WHAT YOU WILL DO: Count every line below containing "boundary"; state the number only.

Saved data entries:
File: src/rtl/y_ctrl_seq.sv
// Multi-cycle FETCH/DECODE/EXEC/MEM/WB control sequencer for the yIF/yID/yEX/yDM datapath.
// Optional feature: define Y_CTRL_SEQ_BNE_EN to decode opcode 05 as bne.
module y_ctrl_seq #(
  parameter logic [31:0] RESET_PC  = 32'h80,
  parameter int unsigned MAX_INSNS = 0,
  parameter int unsigned CNT_W     = 16
) (
  input  logic             clk,
  input  logic             rst_n,
  input  logic             start,
  input  logic [31:0]      ins,
  input  logic             zero,
  input  logic [31:0]      pc_p4,
  input  logic [31:0]      imm,
  input  logic [25:0]      jtarget,
  output logic [31:0]      pc_out,
  output logic             ir_ld,
  output logic             reg_dst,
  output logic             reg_write,
  output logic             alu_src,
  output logic [2:0]       alu_op,
  output logic             mem_read,
  output logic             mem_write,
  output logic             mem2reg,
  output logic             busy,
  output logic             halted,
  output logic             illegal,
  output logic [CNT_W-1:0] insn_count
);

  typedef enum logic [2:0] {S_IDLE, S_FETCH, S_DECODE, S_EXEC, S_MEM, S_WB, S_HALT} state_t;
  typedef enum logic [2:0] {K_ALU, K_LW, K_SW, K_BEQ, K_BNE, K_J} kind_t;

  state_t           state, state_nxt;
  kind_t            kind, d_kind;
  logic [31:0]      ir, pc, pc_nxt;
  logic [CNT_W-1:0] cnt, cnt_inc;
  logic             illegal_q;
  logic             c_reg_dst, c_alu_src, c_mem_read, c_mem2reg;
  logic [2:0]       c_alu_op;
  logic             d_ok, d_halt, d_reg_dst, d_alu_src, d_mem_read, d_mem2reg;
  logic [2:0]       d_alu_op;
  logic             last, taken, limit_hit, in_ex, idle_like;

  always_comb begin
    d_ok       = 1'b1;
    d_halt     = 1'b0;
    d_kind     = K_ALU;
    d_reg_dst  = 1'b0;
    d_alu_src  = 1'b0;
    d_alu_op   = 3'd0;
    d_mem_read = 1'b0;
    d_mem2reg  = 1'b0;
    case (ir[31:26])
      6'h00: begin
        d_reg_dst = 1'b1;
        case (ir[5:0])
          6'h20:   d_alu_op = 3'd2;
          6'h22:   d_alu_op = 3'd6;
          6'h24:   d_alu_op = 3'd0;
          6'h25:   d_alu_op = 3'd1;
          6'h2A:   d_alu_op = 3'd7;
          default: d_ok = 1'b0;
        endcase
      end
      6'h08: begin d_alu_src = 1'b1; d_alu_op = 3'd2; end
      6'h23: begin
        d_kind = K_LW; d_alu_src = 1'b1; d_alu_op = 3'd2;
        d_mem_read = 1'b1; d_mem2reg = 1'b1;
      end
      6'h2B: begin d_kind = K_SW; d_alu_src = 1'b1; d_alu_op = 3'd2; end
      6'h04: begin d_kind = K_BEQ; d_alu_op = 3'd6; end
`ifdef Y_CTRL_SEQ_BNE_EN
      6'h05: begin d_kind = K_BNE; d_alu_op = 3'd6; end
`endif
      6'h02:   d_kind = K_J;
      6'h3F:   d_halt = 1'b1;
      default: d_ok = 1'b0;
    endcase
  end

  // The retiring edge depends on the instruction class, not on a fixed state.
  always_comb begin
    last = (state == S_WB) ||
           (state == S_MEM  && kind == K_SW) ||
           (state == S_EXEC && (kind == K_BEQ || kind == K_BNE || kind == K_J));
    taken     = (kind == K_BEQ && zero) || (kind == K_BNE && !zero);
    cnt_inc   = (&cnt) ? cnt : cnt + 1'b1;
    limit_hit = (MAX_INSNS != 0) && (cnt_inc == CNT_W'(MAX_INSNS));
    if (kind == K_J)
      pc_nxt = {pc_p4[31:28], jtarget, 2'b00};
    else if (taken)
      pc_nxt = pc_p4 + {imm[29:0], 2'b00};
    else
      pc_nxt = pc_p4;
  end

  always_comb begin
    state_nxt = state;
    case (state)
      S_IDLE, S_HALT: if (start) state_nxt = S_FETCH;
      S_FETCH:  state_nxt = S_DECODE;
      S_DECODE: state_nxt = (d_halt || !d_ok) ? S_HALT : S_EXEC;
      S_EXEC:   if (kind == K_ALU) state_nxt = S_WB;
                else if (kind == K_LW || kind == K_SW) state_nxt = S_MEM;
      S_MEM:    if (kind == K_LW) state_nxt = S_WB;
      default:  state_nxt = state;
    endcase
    if (last) state_nxt = limit_hit ? S_HALT : S_FETCH;
  end

  always_ff @(posedge clk or negedge rst_n) begin
    if (!rst_n) begin
      state      <= S_IDLE;
      kind       <= K_ALU;
      ir         <= '0;
      pc         <= RESET_PC;
      cnt        <= '0;
      illegal_q  <= 1'b0;
      c_reg_dst  <= 1'b0;
      c_alu_src  <= 1'b0;
      c_alu_op   <= '0;
      c_mem_read <= 1'b0;
      c_mem2reg  <= 1'b0;
    end else begin
      state <= state_nxt;
      if ((state == S_IDLE || state == S_HALT) && start) begin
        pc        <= RESET_PC;
        cnt       <= '0;
        illegal_q <= 1'b0;
      end
      if (state == S_FETCH) ir <= ins;
      if (state == S_DECODE) begin
        kind       <= d_kind;
        c_reg_dst  <= d_reg_dst;
        c_alu_src  <= d_alu_src;
        c_alu_op   <= d_alu_op;
        c_mem_read <= d_mem_read;
        c_mem2reg  <= d_mem2reg;
        if (!d_ok && !d_halt) illegal_q <= 1'b1;
      end
      if (last) begin
        pc  <= pc_nxt;
        cnt <= cnt_inc;
      end
    end
  end

  always_comb begin
    in_ex      = (state == S_EXEC) || (state == S_MEM) || (state == S_WB);
    idle_like  = (state == S_IDLE) || (state == S_HALT);
    pc_out     = pc;
    ir_ld      = (state == S_FETCH);
    reg_dst    = in_ex && c_reg_dst;
    alu_src    = in_ex && c_alu_src;
    alu_op     = in_ex ? c_alu_op : 3'd0;
    mem_read   = in_ex && c_mem_read;
    mem2reg    = in_ex && c_mem2reg;
    reg_write  = (state == S_WB);
    mem_write  = (state == S_MEM) && (kind == K_SW);
    busy       = !idle_like;
    halted     = (state == S_HALT);
    illegal    = illegal_q;
    insn_count = cnt;
  end

endmodule
File: config.mk
export PLATFORM = sky130hd
export DESIGN_NAME = y_ctrl_seq
export DESIGN_NICKNAME = d
export VERILOG_FILES = /design/src/rtl/y_ctrl_seq.sv
export SDC_FILE = /design/constraint.sdc
export NUM_CORES = 1
export LEC_CHECK = 0
export BUFFER_PORTS_ARGS = -buffer_cell sky130_fd_sc_hd__buf_2
export CAP_MARGIN = 20
export CORE_ASPECT_RATIO = 1.5
export CORE_UTILIZATION = 55
export DETAILED_ROUTE_END_ITERATION = 16
export PLACE_DENSITY = 0.87
export SLEW_MARGIN = 20
export SYNTH_ARGS = -nofsm -noshare
export SYNTH_HDL_FRONTEND = slang
export SYNTH_SLANG_ARGS = --single-unit
File: constraint.sdc
create_clock -name clk -period 3.4 [get_ports clk]
set_input_delay 0.17 -clock clk [delete_from_list [all_inputs] [get_ports clk]]
set_output_delay 0.17 -clock clk [all_outputs]
set_load 0.05 [all_outputs]
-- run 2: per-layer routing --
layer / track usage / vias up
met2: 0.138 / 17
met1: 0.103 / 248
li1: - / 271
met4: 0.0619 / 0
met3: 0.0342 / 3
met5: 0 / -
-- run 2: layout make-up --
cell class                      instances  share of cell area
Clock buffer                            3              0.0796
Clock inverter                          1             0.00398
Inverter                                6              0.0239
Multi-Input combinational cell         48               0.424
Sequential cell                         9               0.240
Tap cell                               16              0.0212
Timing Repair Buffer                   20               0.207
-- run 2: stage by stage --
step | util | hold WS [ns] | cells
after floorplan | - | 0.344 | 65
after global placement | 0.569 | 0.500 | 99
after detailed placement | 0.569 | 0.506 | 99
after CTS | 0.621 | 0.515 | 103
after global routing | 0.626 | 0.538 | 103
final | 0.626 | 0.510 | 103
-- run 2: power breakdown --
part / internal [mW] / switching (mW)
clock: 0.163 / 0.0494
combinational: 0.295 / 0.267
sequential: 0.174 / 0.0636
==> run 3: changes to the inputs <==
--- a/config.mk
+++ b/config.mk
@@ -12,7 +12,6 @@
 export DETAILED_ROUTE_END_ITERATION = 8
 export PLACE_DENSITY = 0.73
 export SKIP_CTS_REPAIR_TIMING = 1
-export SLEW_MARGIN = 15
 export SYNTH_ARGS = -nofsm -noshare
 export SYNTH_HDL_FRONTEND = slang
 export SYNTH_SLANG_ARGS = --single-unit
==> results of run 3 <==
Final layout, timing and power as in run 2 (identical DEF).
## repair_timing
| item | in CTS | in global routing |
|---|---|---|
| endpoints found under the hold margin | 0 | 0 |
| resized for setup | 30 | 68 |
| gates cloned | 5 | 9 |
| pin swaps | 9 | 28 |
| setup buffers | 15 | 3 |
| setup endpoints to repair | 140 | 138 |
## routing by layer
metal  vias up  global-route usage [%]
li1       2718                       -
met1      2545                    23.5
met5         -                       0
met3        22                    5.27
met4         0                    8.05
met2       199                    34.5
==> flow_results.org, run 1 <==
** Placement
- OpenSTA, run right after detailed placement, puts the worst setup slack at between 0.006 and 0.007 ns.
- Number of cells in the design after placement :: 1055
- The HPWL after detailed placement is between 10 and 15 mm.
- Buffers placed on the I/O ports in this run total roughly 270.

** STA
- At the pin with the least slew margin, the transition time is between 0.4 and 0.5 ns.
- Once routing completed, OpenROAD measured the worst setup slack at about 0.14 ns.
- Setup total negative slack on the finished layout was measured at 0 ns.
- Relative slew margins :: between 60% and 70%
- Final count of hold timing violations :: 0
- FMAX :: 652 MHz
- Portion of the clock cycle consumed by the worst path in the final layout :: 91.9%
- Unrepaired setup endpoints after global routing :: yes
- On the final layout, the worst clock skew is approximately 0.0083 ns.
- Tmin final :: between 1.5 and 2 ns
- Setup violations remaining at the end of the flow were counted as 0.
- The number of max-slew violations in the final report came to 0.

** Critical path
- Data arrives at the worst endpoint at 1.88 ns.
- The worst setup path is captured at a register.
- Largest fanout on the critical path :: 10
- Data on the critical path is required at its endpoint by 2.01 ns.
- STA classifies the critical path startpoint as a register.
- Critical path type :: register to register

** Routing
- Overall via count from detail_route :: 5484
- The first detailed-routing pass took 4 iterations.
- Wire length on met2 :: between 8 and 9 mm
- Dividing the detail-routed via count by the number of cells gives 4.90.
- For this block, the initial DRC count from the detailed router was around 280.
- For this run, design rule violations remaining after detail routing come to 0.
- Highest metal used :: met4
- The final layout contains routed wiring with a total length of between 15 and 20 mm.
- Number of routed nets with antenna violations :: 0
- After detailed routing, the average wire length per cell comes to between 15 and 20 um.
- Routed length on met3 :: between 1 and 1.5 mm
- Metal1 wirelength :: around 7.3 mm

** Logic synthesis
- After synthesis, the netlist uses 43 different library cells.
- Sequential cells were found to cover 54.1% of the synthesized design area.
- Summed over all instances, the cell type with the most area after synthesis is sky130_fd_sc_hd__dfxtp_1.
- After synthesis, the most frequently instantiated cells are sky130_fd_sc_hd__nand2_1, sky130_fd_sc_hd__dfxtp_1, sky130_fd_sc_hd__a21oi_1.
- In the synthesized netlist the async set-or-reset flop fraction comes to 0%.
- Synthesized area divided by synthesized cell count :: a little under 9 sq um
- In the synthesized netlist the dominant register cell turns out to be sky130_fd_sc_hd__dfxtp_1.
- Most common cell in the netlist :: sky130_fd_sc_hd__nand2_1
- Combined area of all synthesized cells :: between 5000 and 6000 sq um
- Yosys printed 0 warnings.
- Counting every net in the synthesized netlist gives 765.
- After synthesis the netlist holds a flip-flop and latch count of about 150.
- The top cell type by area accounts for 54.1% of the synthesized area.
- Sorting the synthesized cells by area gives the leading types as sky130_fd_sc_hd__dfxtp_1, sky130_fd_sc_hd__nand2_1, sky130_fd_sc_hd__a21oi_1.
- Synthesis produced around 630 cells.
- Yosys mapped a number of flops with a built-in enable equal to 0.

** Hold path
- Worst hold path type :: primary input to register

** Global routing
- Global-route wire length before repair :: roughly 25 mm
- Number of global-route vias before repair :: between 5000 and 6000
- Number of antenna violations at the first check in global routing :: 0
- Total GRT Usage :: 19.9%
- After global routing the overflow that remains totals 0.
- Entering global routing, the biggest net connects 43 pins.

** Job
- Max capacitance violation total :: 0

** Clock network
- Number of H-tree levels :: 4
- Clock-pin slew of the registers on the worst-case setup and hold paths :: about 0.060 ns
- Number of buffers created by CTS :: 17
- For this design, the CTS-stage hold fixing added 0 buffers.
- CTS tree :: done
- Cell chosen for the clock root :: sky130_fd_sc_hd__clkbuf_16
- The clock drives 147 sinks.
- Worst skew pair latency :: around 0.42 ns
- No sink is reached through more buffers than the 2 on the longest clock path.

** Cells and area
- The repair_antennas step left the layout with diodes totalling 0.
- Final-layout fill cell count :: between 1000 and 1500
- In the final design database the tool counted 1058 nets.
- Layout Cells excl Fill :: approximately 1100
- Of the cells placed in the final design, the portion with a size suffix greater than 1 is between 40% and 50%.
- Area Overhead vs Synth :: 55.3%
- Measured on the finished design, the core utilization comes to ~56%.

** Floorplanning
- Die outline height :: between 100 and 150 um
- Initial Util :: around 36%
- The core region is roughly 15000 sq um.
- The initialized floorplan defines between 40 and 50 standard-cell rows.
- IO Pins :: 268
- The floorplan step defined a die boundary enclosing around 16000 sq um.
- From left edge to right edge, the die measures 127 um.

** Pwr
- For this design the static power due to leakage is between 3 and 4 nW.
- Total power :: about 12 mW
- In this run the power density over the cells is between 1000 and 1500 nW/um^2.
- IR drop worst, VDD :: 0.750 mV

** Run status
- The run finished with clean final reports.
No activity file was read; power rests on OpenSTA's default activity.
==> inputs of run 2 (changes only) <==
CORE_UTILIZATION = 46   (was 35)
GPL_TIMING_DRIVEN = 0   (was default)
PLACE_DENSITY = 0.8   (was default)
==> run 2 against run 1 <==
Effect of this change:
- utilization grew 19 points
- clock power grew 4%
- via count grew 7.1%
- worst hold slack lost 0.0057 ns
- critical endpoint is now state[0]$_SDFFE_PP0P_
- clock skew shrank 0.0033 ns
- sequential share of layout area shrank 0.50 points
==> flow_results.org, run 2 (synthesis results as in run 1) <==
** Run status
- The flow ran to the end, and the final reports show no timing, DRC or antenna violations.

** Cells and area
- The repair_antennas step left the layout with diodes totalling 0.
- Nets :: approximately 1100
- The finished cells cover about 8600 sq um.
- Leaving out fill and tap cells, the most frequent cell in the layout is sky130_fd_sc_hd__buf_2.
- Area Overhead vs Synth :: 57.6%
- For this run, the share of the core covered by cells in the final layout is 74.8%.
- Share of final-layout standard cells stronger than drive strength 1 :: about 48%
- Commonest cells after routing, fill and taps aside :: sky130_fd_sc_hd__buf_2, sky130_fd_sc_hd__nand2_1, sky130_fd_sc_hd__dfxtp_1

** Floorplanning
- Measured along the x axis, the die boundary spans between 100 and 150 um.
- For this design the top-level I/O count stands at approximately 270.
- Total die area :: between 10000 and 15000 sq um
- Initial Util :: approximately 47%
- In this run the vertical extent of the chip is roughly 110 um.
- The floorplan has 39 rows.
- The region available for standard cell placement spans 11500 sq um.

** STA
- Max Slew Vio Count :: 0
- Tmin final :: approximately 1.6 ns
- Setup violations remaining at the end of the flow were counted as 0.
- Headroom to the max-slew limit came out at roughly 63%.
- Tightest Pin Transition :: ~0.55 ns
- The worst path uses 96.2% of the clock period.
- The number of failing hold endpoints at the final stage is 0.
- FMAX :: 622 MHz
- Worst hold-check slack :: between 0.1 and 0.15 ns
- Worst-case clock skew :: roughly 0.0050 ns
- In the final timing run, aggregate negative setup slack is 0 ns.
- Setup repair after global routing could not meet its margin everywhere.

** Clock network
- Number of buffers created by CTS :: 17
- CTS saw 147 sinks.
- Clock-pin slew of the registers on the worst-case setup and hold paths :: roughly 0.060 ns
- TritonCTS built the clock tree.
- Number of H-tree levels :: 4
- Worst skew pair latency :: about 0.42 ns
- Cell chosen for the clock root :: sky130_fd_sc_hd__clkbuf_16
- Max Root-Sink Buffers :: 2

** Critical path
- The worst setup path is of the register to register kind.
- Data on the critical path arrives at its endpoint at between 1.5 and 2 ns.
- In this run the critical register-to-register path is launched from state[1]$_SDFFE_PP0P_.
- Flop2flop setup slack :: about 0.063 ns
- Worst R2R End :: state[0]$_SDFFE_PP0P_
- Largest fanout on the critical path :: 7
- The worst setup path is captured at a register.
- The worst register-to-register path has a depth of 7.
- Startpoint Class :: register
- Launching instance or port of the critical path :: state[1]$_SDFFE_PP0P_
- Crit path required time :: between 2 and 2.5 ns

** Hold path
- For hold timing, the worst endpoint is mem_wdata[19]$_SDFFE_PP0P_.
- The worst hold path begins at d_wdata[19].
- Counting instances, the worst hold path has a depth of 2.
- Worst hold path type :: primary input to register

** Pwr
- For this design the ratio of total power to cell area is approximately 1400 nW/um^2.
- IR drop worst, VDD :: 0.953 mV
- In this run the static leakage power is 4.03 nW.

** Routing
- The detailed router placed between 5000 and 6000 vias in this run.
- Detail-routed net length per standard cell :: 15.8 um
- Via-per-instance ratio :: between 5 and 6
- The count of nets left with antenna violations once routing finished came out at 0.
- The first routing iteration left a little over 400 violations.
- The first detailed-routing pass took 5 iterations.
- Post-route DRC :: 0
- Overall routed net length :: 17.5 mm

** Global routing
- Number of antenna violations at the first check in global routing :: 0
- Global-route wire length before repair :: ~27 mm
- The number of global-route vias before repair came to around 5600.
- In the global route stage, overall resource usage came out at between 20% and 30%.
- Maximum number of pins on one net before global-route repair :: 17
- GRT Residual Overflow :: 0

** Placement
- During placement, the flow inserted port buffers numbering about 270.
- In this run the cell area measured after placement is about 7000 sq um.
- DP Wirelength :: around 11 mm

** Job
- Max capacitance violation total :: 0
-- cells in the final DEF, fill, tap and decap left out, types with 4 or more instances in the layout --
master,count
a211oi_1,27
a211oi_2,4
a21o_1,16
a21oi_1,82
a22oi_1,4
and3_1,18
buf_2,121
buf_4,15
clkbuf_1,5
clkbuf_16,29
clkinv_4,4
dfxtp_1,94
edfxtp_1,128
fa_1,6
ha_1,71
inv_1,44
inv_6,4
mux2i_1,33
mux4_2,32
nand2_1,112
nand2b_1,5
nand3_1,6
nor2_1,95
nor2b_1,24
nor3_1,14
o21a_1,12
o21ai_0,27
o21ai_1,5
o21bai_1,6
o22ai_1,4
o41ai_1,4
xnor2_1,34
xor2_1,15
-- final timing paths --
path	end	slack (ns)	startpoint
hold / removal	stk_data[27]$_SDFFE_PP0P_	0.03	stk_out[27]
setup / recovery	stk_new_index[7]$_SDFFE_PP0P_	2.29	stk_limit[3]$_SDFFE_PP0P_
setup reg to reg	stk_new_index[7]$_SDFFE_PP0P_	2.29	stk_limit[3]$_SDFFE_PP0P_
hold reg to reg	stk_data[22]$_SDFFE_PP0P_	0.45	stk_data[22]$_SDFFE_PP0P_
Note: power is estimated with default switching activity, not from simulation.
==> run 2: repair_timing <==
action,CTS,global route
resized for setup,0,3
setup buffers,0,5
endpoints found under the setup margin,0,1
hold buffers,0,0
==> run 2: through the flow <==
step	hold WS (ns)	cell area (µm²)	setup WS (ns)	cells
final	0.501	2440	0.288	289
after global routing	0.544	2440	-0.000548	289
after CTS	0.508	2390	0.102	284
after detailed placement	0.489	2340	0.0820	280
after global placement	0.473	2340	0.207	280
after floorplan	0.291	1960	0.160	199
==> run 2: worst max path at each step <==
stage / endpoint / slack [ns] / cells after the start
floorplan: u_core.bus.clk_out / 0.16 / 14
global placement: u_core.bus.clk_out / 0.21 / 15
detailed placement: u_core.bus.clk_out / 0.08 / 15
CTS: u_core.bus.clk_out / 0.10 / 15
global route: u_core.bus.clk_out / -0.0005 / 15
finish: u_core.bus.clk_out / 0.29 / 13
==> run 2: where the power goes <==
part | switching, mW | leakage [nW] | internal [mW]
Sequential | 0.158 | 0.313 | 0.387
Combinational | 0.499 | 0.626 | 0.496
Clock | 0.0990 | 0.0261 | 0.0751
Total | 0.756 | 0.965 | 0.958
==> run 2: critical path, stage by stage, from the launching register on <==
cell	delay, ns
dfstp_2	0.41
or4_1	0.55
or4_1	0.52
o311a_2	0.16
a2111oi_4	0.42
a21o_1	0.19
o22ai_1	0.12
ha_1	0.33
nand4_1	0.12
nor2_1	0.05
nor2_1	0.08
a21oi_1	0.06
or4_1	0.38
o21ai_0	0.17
## src/rtl/serial_addsub_pkg.sv

```systemverilog
// Shared definitions for the bit-serial add/subtract tile: FSM encoding,
// uio bit positions and the carry majority helper.
package serial_addsub_pkg;

  typedef enum logic [1:0] {
    IDLE = 2'd0,
    RUN  = 2'd1,
    DONE = 2'd2
  } state_e;

  // uio_in control bits
  localparam int BIT_LOAD_A = 0;
  localparam int BIT_LOAD_B = 1;
  localparam int BIT_START  = 2;
  localparam int BIT_SUB    = 3;
  // uio_out status bits
  localparam int BIT_BUSY   = 4;
  localparam int BIT_DONE   = 5;
  localparam int BIT_COUT   = 6;
  localparam int BIT_OVF    = 7;

  localparam logic [7:0] UIO_OE_MASK = 8'hF0;

  function automatic logic maj3(input logic x, input logic y, input logic z);
    return (x & y) | (x & z) | (y & z);
  endfunction

endpackage

```

## src/rtl/serial_fa_cell.sv

```systemverilog
// One full-adder bit with its carry flop. The carry is seeded on init
// (0 for add, 1 for subtract) and otherwise advances once per enabled cycle.
module serial_fa_cell
  import serial_addsub_pkg::*;
(
  input  logic clk,
  input  logic rst_n,
  input  logic en,
  input  logic init,
  input  logic cin_init,
  input  logic a,
  input  logic b,
  output logic s,
  output logic carry
);

  logic carry_q;
  logic carry_d;

  // Next carry: seed value at init, majority of the current bit otherwise.
  always_comb begin
    carry_d = carry_q;
    if (init) carry_d = cin_init;
    else      carry_d = maj3(a, b, carry_q);
  end

  // Carry flop, frozen while en is low.
  always_ff @(posedge clk or negedge rst_n) begin
    if (!rst_n)  carry_q <= 1'b0;
    else if (en) carry_q <= carry_d;
  end

  assign s     = a ^ b ^ carry_q;
  assign carry = carry_q;

endmodule

```

## src/rtl/tt_um_serial_addsub.sv

```systemverilog
// Bit-serial WIDTH-bit adder/subtractor tile. Operands load over ui_in,
// one result bit is produced per enabled clock, LSB first.
// Optional build macro SERIAL_ADDSUB_SAT_EN: saturate the result on signed
// overflow instead of wrapping.
module tt_um_serial_addsub
  import serial_addsub_pkg::*;
#(
  parameter int WIDTH = 8
) (
  input  logic       clk,
  input  logic       rst_n,
  input  logic       ena,
  input  logic [7:0] ui_in,
  input  logic [7:0] uio_in,
  output logic [7:0] uo_out,
  output logic [7:0] uio_out,
  output logic [7:0] uio_oe
);

  localparam int CNT_W = $clog2(WIDTH);

  state_e             state_q, state_d;
  logic [WIDTH-1:0]   a_q, b_q, wa_q, wb_q, res_q;
  logic [CNT_W-1:0]   bitcnt_q;
  logic               sub_q, amsb_q, bmsb_q;
  logic [7:0]         uo_q;
  logic               cout_q, ovf_q;

  logic               load_ok, start_acc, running, last_bit;
  logic [WIDTH-1:0]   b_eff, res_fin, res_out;
  logic               fa_s, fa_carry, carry_fin, ovf_fin;
  logic               unused_in;

  // Loads and starts are honoured only outside RUN and only while enabled.
  assign load_ok   = ena && (state_q != RUN);
  assign start_acc = load_ok && uio_in[BIT_START];
  assign running   = ena && (state_q == RUN);
  assign last_bit  = (bitcnt_q == CNT_W'(WIDTH - 1));
  assign b_eff     = uio_in[BIT_SUB] ? ~b_q : b_q;

  serial_fa_cell u_fa (
    .clk      (clk),
    .rst_n    (rst_n),
    .en       (start_acc | running),
    .init     (start_acc),
    .cin_init (uio_in[BIT_SUB]),
    .a        (wa_q[0]),
    .b        (wb_q[0]),
    .s        (fa_s),
    .carry    (fa_carry)
  );

  // Carry out of the final bit, and the completed result word on the last RUN cycle.
  assign carry_fin = maj3(wa_q[0], wb_q[0], fa_carry);
  assign res_fin   = {fa_s, res_q[WIDTH-1:1]};
  assign ovf_fin   = (amsb_q == bmsb_q) && (fa_s != amsb_q);

  // Result selection: wrap-around, or clamp toward the operand sign on overflow.
  always_comb begin
    res_out = res_fin;
`ifdef SERIAL_ADDSUB_SAT_EN
    if (ovf_fin) begin
      res_out = amsb_q ? {1'b1, {(WIDTH-1){1'b0}}} : {1'b0, {(WIDTH-1){1'b1}}};
    end
`endif
  end

  // FSM state register.
  always_ff @(posedge clk or negedge rst_n) begin
    if (!rst_n) state_q <= IDLE;
    else        state_q <= state_d;
  end

  // FSM next state; ena gating is already folded into start_acc/running.
  always_comb begin
    state_d = state_q;
    unique case (state_q)
      IDLE, DONE: if (start_acc)            state_d = RUN;
      RUN:        if (running && last_bit)  state_d = DONE;
      default:                              state_d = IDLE;
    endcase
  end

  // FSM outputs and fixed pad directions.
  always_comb begin
    uio_out           = 8'h00;
    uio_out[BIT_BUSY] = (state_q == RUN);
    uio_out[BIT_DONE] = (state_q == DONE);
    uio_out[BIT_COUT] = cout_q;
    uio_out[BIT_OVF]  = ovf_q;
    uo_out            = uo_q;
    uio_oe            = UIO_OE_MASK;
  end

  // Operand hold regs, serial shift regs, bit counter and result/flag registers.
  always_ff @(posedge clk or negedge rst_n) begin
    if (!rst_n) begin
      a_q      <= '0;
      b_q      <= '0;
      wa_q     <= '0;
      wb_q     <= '0;
      res_q    <= '0;
      bitcnt_q <= '0;
      sub_q    <= 1'b0;
      amsb_q   <= 1'b0;
      bmsb_q   <= 1'b0;
      uo_q     <= 8'h00;
      cout_q   <= 1'b0;
      ovf_q    <= 1'b0;
    end else begin
      if (load_ok && uio_in[BIT_LOAD_A]) a_q <= ui_in[WIDTH-1:0];
      if (load_ok && uio_in[BIT_LOAD_B]) b_q <= ui_in[WIDTH-1:0];
      if (start_acc) begin
        // Uses the pre-load operand values even if a load happens this cycle.
        sub_q    <= uio_in[BIT_SUB];
        wa_q     <= a_q;
        wb_q     <= b_eff;
        amsb_q   <= a_q[WIDTH-1];
        bmsb_q   <= b_eff[WIDTH-1];
        bitcnt_q <= '0;
      end else if (running) begin
        wa_q     <= wa_q >> 1;
        wb_q     <= wb_q >> 1;
        res_q    <= res_fin;
        bitcnt_q <= bitcnt_q + CNT_W'(1);
        if (last_bit) begin
          uo_q   <= 8'(res_out);
          cout_q <= sub_q ? ~carry_fin : carry_fin;
          ovf_q  <= ovf_fin;
        end
      end
    end
  end

  assign unused_in = ^{ui_in, uio_in[7:4]};

endmodule

```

EXPECTED OUTPUT: 2